Abstract

All-solid-state lithium batteries offer notable advantages over conventional Li-ion batteries with liquid electrolytes in terms of energy density, stability, and safety. To realize this technology, it is critical to develop highly reliable solid-state inorganic electrolytes with high ionic conductivities and adequate processability. Li_1+x Al_x Ti_2-x (PO₄ )₃ (LATP) with a NASICON (Na superionic conductor)-like structure is regarded as a potential solid electrolyte, owing to its high "bulk" conductivity (ca. 10^-3 S cm^-1 ) and excellent stability against air and moisture.
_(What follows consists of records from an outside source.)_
--- src/rtl/idma_data_fifo_drain_ctrl.sv ---
// Destination-side drain sequencer for the iDMA dual-clock data FIFO.
// Optional stall counter: define IDMA_DRAIN_PERF_CNT_EN.
module idma_data_fifo_drain_ctrl #(
    parameter int FIFO_WIDTH   = 288,
    parameter int FIFO_CNT_WID = 7,
    parameter int LEN_W        = 8,
    parameter int BURST_MIN    = 4,
    parameter int FLUSH_CYC    = 4
) (
    input  logic                    clk,
    input  logic                    rstn,
    input  logic                    cmd_valid,
    output logic                    cmd_ready,
    input  logic [LEN_W-1:0]        cmd_len,
    input  logic                    flush_req,
    output logic                    fifo_pop,
    input  logic [FIFO_WIDTH-1:0]   fifo_data,
    input  logic                    fifo_empty,
    input  logic [FIFO_CNT_WID-1:0] fifo_word_cnt,
    output logic                    fifo_init,
    output logic                    out_valid,
    input  logic                    out_ready,
    output logic [FIFO_WIDTH-2:0]   out_data,
    output logic                    out_last,
    output logic                    done,
    output logic                    err_last,
    output logic                    busy,
    output logic [31:0]             perf_stall_cnt
);

    localparam int REM_W = LEN_W + 1;
    localparam int FC_W  = $clog2(FLUSH_CYC + 1);

    typedef enum logic [1:0] {
        IDLE  = 2'd0,
        WAIT  = 2'd1,
        XFER  = 2'd2,
        FLUSH = 2'd3
    } state_e;

    state_e state_q, state_d;

    logic [REM_W-1:0]      rem_q;
    logic [REM_W-1:0]      pops_q;
    logic [REM_W-1:0]      pops_nxt;
    logic [REM_W-1:0]      thr;
    logic [FC_W-1:0]       fcnt_q;
    logic                  stage_v_q;
    logic                  last_q;
    logic                  err_q;
    logic [FIFO_WIDTH-2:0] data_q;

    logic cmd_hs;
    logic acc;
    logic pops_left;
    logic is_final;
    logic occ_ok;
    logic pop_en;
    logic xfer_done;
    logic flush_end;

    assign cmd_hs    = cmd_valid & cmd_ready;
    assign acc       = stage_v_q & out_ready;
    assign pops_nxt  = pops_q + REM_W'(1);
    assign pops_left = pops_q < rem_q;
    assign is_final  = pops_nxt == rem_q;
    assign thr       = (rem_q < REM_W'(BURST_MIN)) ? rem_q : REM_W'(BURST_MIN);
    assign occ_ok    = 32'(fifo_word_cnt) >= 32'(thr);
    assign xfer_done = (state_q == XFER) & ~pops_left & ~stage_v_q;
    assign flush_end = fcnt_q == FC_W'(FLUSH_CYC - 1);
    assign pop_en    = (state_q == XFER) & ~flush_req & ~fifo_empty
                     & (~stage_v_q | acc) & pops_left;

    always_ff @(posedge clk or negedge rstn) begin
        if (!rstn) begin
            state_q <= IDLE;
        end else begin
            state_q <= state_d;
        end
    end

    always_comb begin
        state_d = state_q;
        if (flush_req) begin
            state_d = FLUSH;
        end else begin
            unique case (state_q)
                IDLE:    if (cmd_hs)    state_d = WAIT;
                WAIT:    if (occ_ok)    state_d = XFER;
                XFER:    if (xfer_done) state_d = IDLE;
                FLUSH:   if (flush_end) state_d = IDLE;
                default: state_d = IDLE;
            endcase
        end
    end

    // rstn gates cmd_ready so nothing is accepted while reset is held
    always_comb begin
        cmd_ready = rstn & (state_q == IDLE) & ~flush_req;
        fifo_pop  = pop_en;
        fifo_init = state_q == FLUSH;
        done      = xfer_done & ~flush_req;
        busy      = (state_q != IDLE) | stage_v_q;
        out_valid = stage_v_q;
        out_data  = data_q;
        out_last  = last_q;
        err_last  = err_q;
    end

    always_ff @(posedge clk or negedge rstn) begin
        if (!rstn) begin
            rem_q     <= '0;
            pops_q    <= '0;
            fcnt_q    <= '0;
            stage_v_q <= 1'b0;
            last_q    <= 1'b0;
            err_q     <= 1'b0;
            data_q    <= '0;
        end else if (flush_req) begin
            rem_q     <= '0;
            pops_q    <= '0;
            fcnt_q    <= '0;
            stage_v_q <= 1'b0;
            last_q    <= 1'b0;
            err_q     <= 1'b0;
            data_q    <= '0;
        end else begin
            if (cmd_hs) begin
                rem_q  <= REM_W'(cmd_len) + REM_W'(1);
                pops_q <= '0;
            end
            if (state_q == FLUSH) begin
                fcnt_q <= fcnt_q + FC_W'(1);
            end
            if (pop_en) begin
                data_q    <= fifo_data[FIFO_WIDTH-2:0];
                last_q    <= is_final;
                stage_v_q <= 1'b1;
                pops_q    <= pops_nxt;
                if (fifo_data[FIFO_WIDTH-1] != is_final) begin
                    err_q <= 1'b1;
                end
            end else if (acc) begin
                stage_v_q <= 1'b0;
                last_q    <= 1'b0;
            end
        end
    end

`ifdef IDMA_DRAIN_PERF_CNT_EN
    logic [31:0] perf_q;
    logic        stall;

    assign stall = (state_q == XFER)
                 & ((stage_v_q & ~out_ready)
                 | (~stage_v_q & fifo_empty & pops_left));

    always_ff @(posedge clk or negedge rstn) begin
        if (!rstn) begin
            perf_q <= '0;
        end else if (flush_req) begin
            perf_q <= '0;
        end else if (stall && (perf_q != 32'hFFFF_FFFF)) begin
            perf_q <= perf_q + 32'd1;
        end
    end

    assign perf_stall_cnt = perf_q;
`else
    assign perf_stall_cnt = 32'd0;
`endif

endmodule

--- config.mk ---
export PLATFORM = sky130hd
export DESIGN_NAME = idma_data_fifo_drain_ctrl
export DESIGN_NICKNAME = d
export VERILOG_FILES = /design/src/rtl/idma_data_fifo_drain_ctrl.sv
export SDC_FILE = /design/constraint.sdc
export NUM_CORES = 1
export LEC_CHECK = 0
export CORE_AREA = 3 3 246 248
export CTS_BUF_LIST = sky130_fd_sc_hd__clkbuf_4
export DETAILED_ROUTE_END_ITERATION = 7
export DIE_AREA = 0 0 249 251
export PLACE_DENSITY_LB_ADDON = 0.15
export SLEW_MARGIN = 40
export SYNTH_ARGS = -nofsm -noshare
export SYNTH_HDL_FRONTEND = slang
export SYNTH_SLANG_ARGS = --single-unit
--- constraint.sdc ---
create_clock -name clk -period 2.65 [get_ports clk]
set_clock_uncertainty 0.1 [all_clocks]
set_input_delay 0.53 -clock clk [delete_from_list [all_inputs] [get_ports clk]]
set_output_delay 0.53 -clock clk [all_outputs]
set_load 0.02 [all_outputs]
==> impl_metrics.csv <==
group,metric,value,unit
status,outcome,"finished with violations",
status,violations,"setup timing",
synth,synth_compound_area_share,1.95,%
sta,setup_viol,122,
sta,rsz0062_at_grt,"yes",
sta,period_share,117,%
floorplanning,die_y,251,µm
place,place_inst,2826,
synth,synthArstFlopShare,100,%
place,dp_hpwl,35000,µm
sta,period_needed,3110,ps
floorplanning,rows,89,
layout,syn2layout_area_growth,61.1,%
synth,synth_area,14200,µm²
synth,yosysWarnings,0,
pwr,totalPowerFinal,11.1,mW
route,detail-route-antenna-nets,0,
place,port_buffers,603,
setup_path,end_kind,"primary output",
synth,synth_fa_ha_area_share,1.76,%
synth,synth_mux_area_share,0.291,%
clock_network,cts_made_buffers,95,
pwr,sequentialPowerShare,44.7,%
run,maxCapViolCount,0,
clock_network,clock_latency,800,ps
clock_network,htree_levels,3,
clock_network,cts_max_path_buffers,3,
clock_network,cts.clk_slew.worst_paths,70,ps
route,vias,13100,
setup_path,path_max_fanout,2,
route,drc_errors,0,
clock_network,clock-sinks,313,
layout,final.fill_count,5867,
sta,fmax,322,MHz
synth,synth_top_family_by_area,"simple AND/OR/NAND/NOR gates",
pwr,irDropWorstVdd,0.000271,V
floorplanning,fp.dieArea,62500,µm²
route,routed.top_layer,"met5",
global_routing,track_usage,16.9,%
global_routing,grt_pass1_vias,13500,
synth,syn_avg_cell_area,9.44,µm²
floorplanning,initial_core_util,24.2,%
route,wl_met2,27500,µm
pwr,p_leak,11.1,nW
clock_network,cts_root_buffer,"clkbuf_4",
sta,tightest_slew,743,ps
synth,synth_area_leader_cell,"dfrtp_1",
setup_path,slowest_delay,390,ps
floorplanning,core,58700,µm²
sta,timing.slew.headroom,50.5,%
global_routing,antenna_found_initial,7,
synth,synth_edf_count,0,
setup_path,required,2020,ps
route,avgViaCountPerCell,4.33,
pwr,clockPowerShare,42.2,%
synth,synth_common_cells,"593 x nand2_1, 313 x dfrtp_1, 290 x nand3b_1",
route,dr.first_iter.drc_count,573,
setup_path,arrival,2480,ps
synth,yosys_most_used_dff,"dfrtp_1",
synth,ys_ff_latch,313,
layout,stdcell_count,3026,
synth,synth_top_area_share,55.1,%
layout,nNetsFinal,2509,
synth,synth_xor_area_share,1.17,%
global_routing,grt_overflow,0,
setup_path,critical-path-top-delay-family,"compound AO/OA/AOI/OAI gates",
setup_path,cp_cell_sequence,"inv_2, ha_4, a211oi_4, nand2_1, o31a_1, or2_4, inv_8, buf_6",
layout,finish.instance_area,22900,µm²
place,gp_congestion,0.796,
setup_path,cp_slowest_cell,"dfrtp_1",
route,firstDrtPassIters,5,
sta,finalWorstSetupSlack,-459,ps
sta,drv_slew,0,
route,finalWirelength,55200,µm
synth,yosysSeqAreaShare,55.1,%
pwr,cellPowerDensity,483,nW/µm²
global_routing,grt_pass1_wl,82600,µm
sta,hold_violations,0,
floorplanning,io_pins,636,
pwr,combPwrFrac,13.2,%
synth,synthTopCellsByArea,"dfrtp_1 55%, nand2_1 16%, nand3b_1 15%",
clock_network,cts_tree,"built",
synth,synthSimpleGateAreaFrac,33.6,%
route,wl_met3,4440,µm
route,routedWlPerCell,18.2,µm
worst_hold_path,hold_path_class,"in -> reg",
place,place_area,21000,µm²
global_routing,grt_max_degree,158,
setup_path,cp_num_buf_inv,3,
floorplanning,die_w,249,µm
place,post-place-ws,-284,ps
pwr,switchingPower,2.94,mW
synth,synthCells,1505,
pwr,switching_share,26.6,%
synth,ys_types,45,
setup_path,worstSetupPathType,"reg -> out",
route,wl_met1,21600,µm
pwr,p_int,8.12,mW
setup_path,worstSetupStartpointType,"register",
sta,finalHoldWorstSlack,151,ps
synth,synth_most_common_cell,"nand2_1",
layout,final_layout_size_suffix_gt1_share,10.7,%
path summary, 6_finish.rpt:
check                                     startpoint                         to  slack [ps]  cells after the start
setup / recovery                rem_q[8]$_DFFE_PN0P_                   fifo_pop        -460                      8
hold / removal                         fifo_data[84]   out_data[84]$_DFFE_PN0P_         150                      3
setup reg to reg                rem_q[8]$_DFFE_PN0P_  out_data[174]$_DFFE_PN0P_        -100                     12
hold reg to reg            out_data[115]$_DFFE_PN0P_  out_data[115]$_DFFE_PN0P_         400                      2
max in group asynchronous                       rstn  out_data[180]$_DFFE_PN0P_         730                      4
min in group asynchronous                       rstn       rem_q[2]$_DFFE_PN0P_         160                      2
worst min-delay path, stage by stage:
cell and delay [ps]:
clkdlybuf4s50_1 400, nand2_1 50, nand2_1 40
what timing repair did:
| action | CTS | global route |
|---|---|---|
| setup endpoints to repair | 299 | 303 |
| pin swaps | 9 | 4 |
| hold buffers | 5 | 0 |
| gates cloned | 10 | 3 |
| setup buffers | 15 | 7 |
| resized for setup | 44 | 20 |
| endpoints found under the hold margin | 133 | 0 |
per-layer routing:
layer  vias up  track usage (%)
li1       6265                -
met1      6272             19.8
met2       471             28.3
met3        94             5.72
met4         2             7.20
met5         -                0
power by group through the flow:
stage	clock [mW]	combinational [mW]	sequential [mW]
after floorplan	0	0.414	5.12
after global placement	0	1.37	5.03
after detailed placement	0	1.37	5.03
after CTS	4.95	1.48	4.94
after global routing	5.22	1.58	4.95
final	4.66	1.46	4.94
sequential cells by signal, summed over array words and instances, names as in the netlist:
register   cells
out_last       1
state_q        2
out_valid      1
fcnt_q         3
err_last       1
pops_q         9
out_data     287
rem_q          9
layout make-up:
type | instances | area, µm² | area share (%)
Clock buffer | 136 | 1020 | 4.46
Antenna cell | 5 | 12.5 | 0.0547
Inverter | 17 | 71.3 | 0.312
Clock inverter | 29 | 148 | 0.645
Sequential cell | 313 | 7830 | 34.2
Timing Repair Buffer | 681 | 7090 | 31.0
Multi-Input combinational cell | 1072 | 5750 | 25.1
Tap cell | 773 | 967 | 4.23
cell usage in the layout (no fill, tap or decap), drive strengths merged, types with 4 or more instances in the layout:
master,synthesis,final
diode,0,5
nand3,18,18
nor3,5,5
nand3b,290,290
nor2,15,15
bufbuf,0,5
clkdlybuf4s50,0,596
or3,5,5
buf,91,72
clkinv,1,26
inv,16,17
o21ai,15,15
a21oi,7,7
a211oi,6,6
conb,2,36
nor2b,4,4
xnor2,10,10
xor2,9,9
dlygate4sd3,0,5
and3,5,5
clkbuf,46,139
dfrtp,313,313
ha,20,20
nand2,593,593
stage by stage:
| step | utilization (%) | TNS, ps |
|---|---|---|
| 2_1_floorplan | - | 0 |
| 3_3_place_gp | 35.8 | -28130 |
| 3_5_place_dp | 35.9 | -37120 |
| 4_1_cts | 38.7 | -16550 |
| 5_1_grt | 39.0 | -41880 |
| 6_report | 39.0 | -6200 |
cells by family after synthesis:
group                      count (synthesis)
xor gates and xnor gates                  19
muxes                                      4
other                                      2
AOI/OAI and AO/OA                         42
adders and majority gates                 20
buffers and inverters                    154
DFF                                      313
and+or+nand+nor                          951
Power figures use the tool's default switching activity.
`src/rtl/hpd_gen.sv`:
```
// Sink-side Hot Plug Detect driver: holds HPD high while connected, emits fixed-width IRQ low pulses.
// Latency: irq_req accepted at cycle t drops HPD and pulses irq_ack at t+1; HPD returns at t+1+IRQ_PULSE_TICKS.
// Backpressure: one-deep request queue; a request that cannot be held or served is reported on irq_drop.
module hpd_gen #(
   parameter int unsigned MS_TICKS          = 100,
   parameter int unsigned IRQ_PULSE_TICKS   = 75,
   parameter int unsigned IRQ_SPACING_TICKS = 200,
   parameter int unsigned UNPLUG_TICKS      = 200
) (
   input  logic clk,
   input  logic rst,
   input  logic sink_connect,
   input  logic irq_req,
   output logic hpd_signal,
   output logic irq_ack,
   output logic irq_drop,
   output logic irq_busy,
   output logic hpd_connected
);

   // The unplug low time is never allowed to fall under one millisecond, even if
   // the integrator passes a smaller UNPLUG_TICKS; the detector would otherwise
   // see a glitch it cannot classify.
   localparam int unsigned UNPLUG_MIN = (UNPLUG_TICKS < MS_TICKS) ? MS_TICKS : UNPLUG_TICKS;

   // Terminal and "last cycle" values, sized to the 32-bit counters.
   localparam logic [31:0] UNPLUG_SAT  = 32'(UNPLUG_MIN);
   localparam logic [31:0] UNPLUG_LAST = 32'(UNPLUG_MIN - 1);
   localparam logic [31:0] SPACE_SAT   = 32'(IRQ_SPACING_TICKS);
   localparam logic [31:0] SPACE_LAST  = 32'(IRQ_SPACING_TICKS - 1);
   localparam logic [31:0] PULSE_LAST  = 32'(IRQ_PULSE_TICKS - 1);

   typedef enum logic [1:0] {
      ST_DISCONNECTED = 2'd0,
      ST_CONNECTED    = 2'd1,
      ST_IRQ_PULSE    = 2'd2
   } state_t;

   state_t      state;
   state_t      next_state;

   logic [31:0] low_cnt;       // HPD-low cycles spent in DISCONNECTED
   logic [31:0] spacing_cnt;   // HPD-high cycles since entering CONNECTED
   logic [31:0] pulse_cnt;     // cycles elapsed inside the current IRQ pulse
   logic        irq_pending;   // one-deep request queue

   logic        start_pulse;   // CONNECTED -> IRQ_PULSE this cycle
   logic        pending_nxt;
   logic        drop_nxt;
   logic        spacing_ok;
   logic        pulse_done;
   logic        unplug_ok;

   assign spacing_ok = (spacing_cnt >= SPACE_LAST);
   assign pulse_done = (pulse_cnt == PULSE_LAST);
   assign unplug_ok  = (low_cnt >= UNPLUG_LAST);

   // State register; reset always returns the line to a fresh unplug wait.
   always_ff @(posedge clk) begin
      if (rst) begin
         state <= ST_DISCONNECTED;
      end else begin
         state <= next_state;
      end
   end

   // Next-state decode; a falling sink_connect overrides every other condition.
   always_comb begin
      next_state  = state;
      start_pulse = 1'b0;
      case (state)
         ST_DISCONNECTED: begin
            if (sink_connect && unplug_ok) begin
               next_state = ST_CONNECTED;
            end
         end
         ST_CONNECTED: begin
            if (!sink_connect) begin
               next_state = ST_DISCONNECTED;
            end else if ((irq_pending || irq_req) && spacing_ok) begin
               next_state  = ST_IRQ_PULSE;
               start_pulse = 1'b1;
            end
         end
         ST_IRQ_PULSE: begin
            if (!sink_connect) begin
               next_state = ST_DISCONNECTED;
            end else if (pulse_done) begin
               next_state = ST_CONNECTED;
            end
         end
         default: begin
            next_state = ST_DISCONNECTED;
         end
      endcase
   end

   // Request queue decode: hold, consume or drop the incoming strobe.
   always_comb begin
      pending_nxt = irq_pending;
      drop_nxt    = 1'b0;
      if ((state == ST_DISCONNECTED) || !sink_connect) begin
         // No link to signal on; anything queued is stale after a disconnect.
         pending_nxt = 1'b0;
         drop_nxt    = irq_req;
      end else if (start_pulse) begin
         // The pulse serves the queued request if there is one, so a
         // simultaneous new strobe would overflow the one-deep queue.
         pending_nxt = 1'b0;
         drop_nxt    = irq_req && irq_pending;
      end else if (irq_req) begin
         if (irq_pending) begin
            drop_nxt = 1'b1;
         end else begin
            pending_nxt = 1'b1;
         end
      end
   end

   // Saturating timers; each is cleared on entry to the state that uses it.
   always_ff @(posedge clk) begin
      if (rst) begin
         low_cnt     <= '0;
         spacing_cnt <= '0;
         pulse_cnt   <= '0;
      end else begin
         if ((state != ST_DISCONNECTED) && (next_state == ST_DISCONNECTED)) begin
            low_cnt <= '0;
         end else if ((state == ST_DISCONNECTED) && (low_cnt < UNPLUG_SAT)) begin
            low_cnt <= low_cnt + 32'd1;
         end

         if ((state != ST_CONNECTED) && (next_state == ST_CONNECTED)) begin
            spacing_cnt <= '0;
         end else if ((state == ST_CONNECTED) && (spacing_cnt < SPACE_SAT)) begin
            spacing_cnt <= spacing_cnt + 32'd1;
         end

         if (start_pulse) begin
            pulse_cnt <= '0;
         end else if ((state == ST_IRQ_PULSE) && (pulse_cnt < PULSE_LAST)) begin
            pulse_cnt <= pulse_cnt + 32'd1;
         end
      end
   end

   // Registered outputs, derived from the upcoming state so they track it exactly.
   always_ff @(posedge clk) begin
      if (rst) begin
         irq_pending   <= 1'b0;
         hpd_signal    <= 1'b0;
         irq_ack       <= 1'b0;
         irq_drop      <= 1'b0;
         irq_busy      <= 1'b0;
         hpd_connected <= 1'b0;
      end else begin
         irq_pending   <= pending_nxt;
         hpd_signal    <= (next_state == ST_CONNECTED);
         irq_ack       <= start_pulse;
         irq_drop      <= drop_nxt;
         irq_busy      <= pending_nxt || (next_state == ST_IRQ_PULSE);
         hpd_connected <= (next_state != ST_DISCONNECTED);
      end
   end

endmodule

```
`config.mk`:
```
export PLATFORM = sky130hd
export DESIGN_NAME = hpd_gen
export DESIGN_NICKNAME = d
export VERILOG_FILES = /design/src/rtl/hpd_gen.sv
export SDC_FILE = /design/constraint.sdc
export NUM_CORES = 1
export LEC_CHECK = 0
export CORE_ASPECT_RATIO = 1.2
export CORE_MARGIN = 5
export CORE_UTILIZATION = 54
export CTS_CLUSTER_DIAMETER = 40
export DETAILED_ROUTE_END_ITERATION = 8
export GPL_TIMING_DRIVEN = 1
export PLACE_DENSITY = 0.74
export SYNTH_ARGS = -nofsm -noshare
export SYNTH_HDL_FRONTEND = slang
export SYNTH_SLANG_ARGS = --single-unit
```
`constraint.sdc`:
```
create_clock -name clk -period 2 [get_ports clk]
set_clock_uncertainty 0.2 [all_clocks]
set_input_delay 0.6 -clock clk [delete_from_list [all_inputs] [get_ports clk]]
set_output_delay 0.6 -clock clk [all_outputs]
set_load 0.02 [all_outputs]
```
==> out/metrics.yaml, run 1 <==
power:
  p_switching_mw: 0.7994
  p_int_mw: 2.610
  peakVddDrop_mv: 0.5250
  p_per_area_mw_per_mm2: 724.2
  switching_share_pct: 23.44
  pwr-share-clk_pct: 35.5
  leakagePower_nw: 1.903
  seqPwrFrac_pct: 61.0
  combPwrFrac_pct: 3.5
setup_path:
  crit_path_end_kind: "flip-flop"
  rrSetupSlack_ps: -50
  path_max_fanout: 8
  cp-start-kind: "flip-flop"
  rr_endpoint: "spacing_cnt[11]"
  required_ps: 2110
  reg2reg_depth: 7
  crit_arrival_ps: 2160
  crit_type: "reg2reg"
  startpoint: "low_cnt[13]"
  critPathCapture: "spacing_cnt[11]"
  r2r_start: "low_cnt[13]"
floorplan:
  rows: 33
  ios: 9
  start_util_pct: 55.14
  die_w_um: 85.91
  core_area_mm2: 0.006771
  die-area_mm2: 0.008684
  die_height_um: 101.1
route:
  drt_iter0_drc: 118
  ant_nets: 0
  first_pass_iters: 4
  wl_per_cell_um: 14.49
  drt-total-wl_um: 6983
  drc: 0
  via_per_inst: 5.336
  via_count: 2572
synthesis:
  syn_nets: 354
  synth_area_mm2: 0.003734
  synth.distinct_cells: 49
  synth_area_leaders: "dfxtp_1, and2_1, nor4_2"
  ys.warnings.count: 0
  synthTopCellsByCount: "dfxtp_1, and2_1, nor2_1, nor4_1, a21oi_1"
  synth.avg_cell_area_um2: 10.79
  synth_edf_count: 0
  synthArstFlopShare_pct: 0
  synthCells: 346
  synth.largest_area_cell: "dfxtp_1"
  ys_seq_area_share_pct: 55.76
  synth_top_area_share_pct: 55.76
  synthFlopType: "dfxtp_1"
  synth-seq-cells: 104
  synth.most_common_cell: "dfxtp_1"
layout:
  fin_util_pct: 69.53
  synthToLayoutAreaGrowth_pct: 26.11
  antenna_cells: 0
  drive_gt1_share_pct: 31.65
  layout.nets: 398
worst_hold_path:
  hold_depth: 1
  min_path_type: "reg2reg"
global_route:
  grt_pass1_vias: 2294
  grt_pass1_wl_um: 10360
  grt.overflow.total: 0
  grt_usage_pct: 14.79
  antenna_found_initial: 0
  grt_max_degree: 33
timing:
  rsz0062_at_grt: "yes"
  fin_ws_ps: -51.93
  hold_ws_ps: 272.8
  setup_viol_count_final: 29
  slew_viol_final: 0
  hold_viol_final: 0
  min_period_over_period_pct: 102.6
  fmax_ghz: 0.4873
  tightestPinTransition_ps: 684.1
  slew_headroom_pct: 54.09
  fin_crit_ps: 2052
job:
  maxCapViolations: 0
clock_tree:
  cts-root-buf: "clkbuf_8"
  cts.htree.levels: 3
  cts_tree: "built"
  clk_pin_slew_ps: 100
  cts_buffers: 9
  clk_latency_ps: 360
  clock_path_buffers: 2
  clkSinkCount: 104
  ctsHoldBuffers: 0
place:
  place_congestion: 0.8185
  io_buffers: 8
  dp_hpwl_um: 4022
status:
  violations: "setup timing"
  outcome: "finished, violations left"
## worst max-delay path, stage by stage, from the launching register on
cell and delay [ps]:
dfxtp_1 340, nor4_2 400, and4_4 320, a31oi_4 110, a31oi_4 220, buf_12 150, clkbuf_16 140, and2_1 130
## cell type report
cell class                      count  area (um^2)
Clock buffer                        9        123.9
Clock inverter                      7        63.81
Fill cell                         490         2063
Inverter                            8        30.03
Multi-Input combinational cell    228         1901
Sequential cell                   104         2087
Tap cell                           87        108.9
Timing Repair Buffer               39        394.1
## power groups by stage
stage,clock [mW],sequential [mW],combinational [mW]
2_1_floorplan,0,2.13,0.0441
3_3_place_gp,0,2.13,0.0796
3_5_place_dp,0,2.13,0.0808
4_1_cts,1.25,2.08,0.0809
5_1_grt,1.34,2.08,0.128
6_report,1.21,2.08,0.118
## metrics by stage
step	total power, mW	worst slack, ps	cells	instance area, um^2	TNS (ps)
after floorplan	2.173	110.5	346	3734	0
after global placement	2.208	-268.3	447	3995	-17300
after detailed placement	2.209	-290.0	447	3995	-20260
after CTS	3.408	-3.500	463	4208	-3.500
after global routing	3.546	-145.5	482	4708	-6333
final	3.410	-51.93	482	4708	-824.7
## placed cells by master, fill, tap and decap left out, drive strengths merged, types with 3 or more instances in the layout
cell type and instances:
xor2 7, o21ai 7, nor3 6, nand4 10, mux2i 3, nand4b 3, a21oi 11, o31a 4
nand3 6, dlygate4sd2 5, clkdlybuf4s50 3, buf 29, inv 11, a31oi 6, clkbuf 11, nor4 23
nor2 15, and3 5, nand2 8, or2 3, ha 4, and2 82, dfxtp 104, clkinv 3
or3 5
## state kept, by name (all words and copies together), names as in the netlist, 2 cells and up
name	cells
state	2
low_cnt	32
spacing_cnt	32
pulse_cnt	32
## routing by layer
layer  part of all wire (%)  routed length (um)  global-route usage (%)  vias to the layer above
met2                     49                3410                   21.60                       19
li1                       -                   -                       -                     1307
met1                     48                3325                   20.20                     1237
met4                    1.4                 101                   7.065                        0
met3                    2.1                 146                   4.007                        9
met5                      0                   0                       0                        -
## logic make-up after synthesis
group / Yosys count / synth area share, %
AO/OA/AOI/OAI: 36 / 6.837
XOR/XNOR: 9 / 2.111
adder cells (fa/ha/maj): 5 / 1.609
buffers and inverters: 17 / 2.212
flip-flops: 104 / 55.76
multiplexers: 3 / 0.8043
AND/OR/NAND/NOR: 172 / 30.66
## how the worst min path moves through the flow
| stage | start | endpoint |
|---|---|---|
| after floorplan | pulse_cnt[11] | pulse_cnt[11] |
| after global placement | low_cnt[9] | low_cnt[9] |
| after detailed placement | pulse_cnt[11] | pulse_cnt[11] |
| after CTS | low_cnt[16] | low_cnt[16] |
| after global routing | pulse_cnt[19] | pulse_cnt[19] |
| final | pulse_cnt[19] | pulse_cnt[19] |
## repair_timing
item / in CTS / in global routing
setup buffers: 0 / 13
resized for setup: 9 / 69
pin swaps: 2 / 49
cloned: 0 / 6
endpoints found under the setup margin: 39 / 74
No activity file was read; power rests on OpenSTA's default activity.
However, the solid LATP electrolyte still suffers from a low "total" conductivity, mainly owing to the blocking effect of grain boundaries to Li⁺ conduction. In this study, an LATP-Bi₂ O₃ composite solid electrolyte shows very high total conductivity (9.4×10^-4 S cm^-1 ) at room temperature. Bi₂ O₃ acts as a microstructural modifier to effectively reduce the fabrication temperature of the electrolyte and to enhance its ionic conductivity. Bi₂ O₃ promotes the densification of the LATP electrolyte, thereby improving its structural integrity, and at the same time, it facilitates Li⁺ conduction, leading to reduced grain-boundary resistance. The feasibility of the LATP-Bi₂ O₃ composite electrolyte in all-solid-state Li batteries is also examined in this study.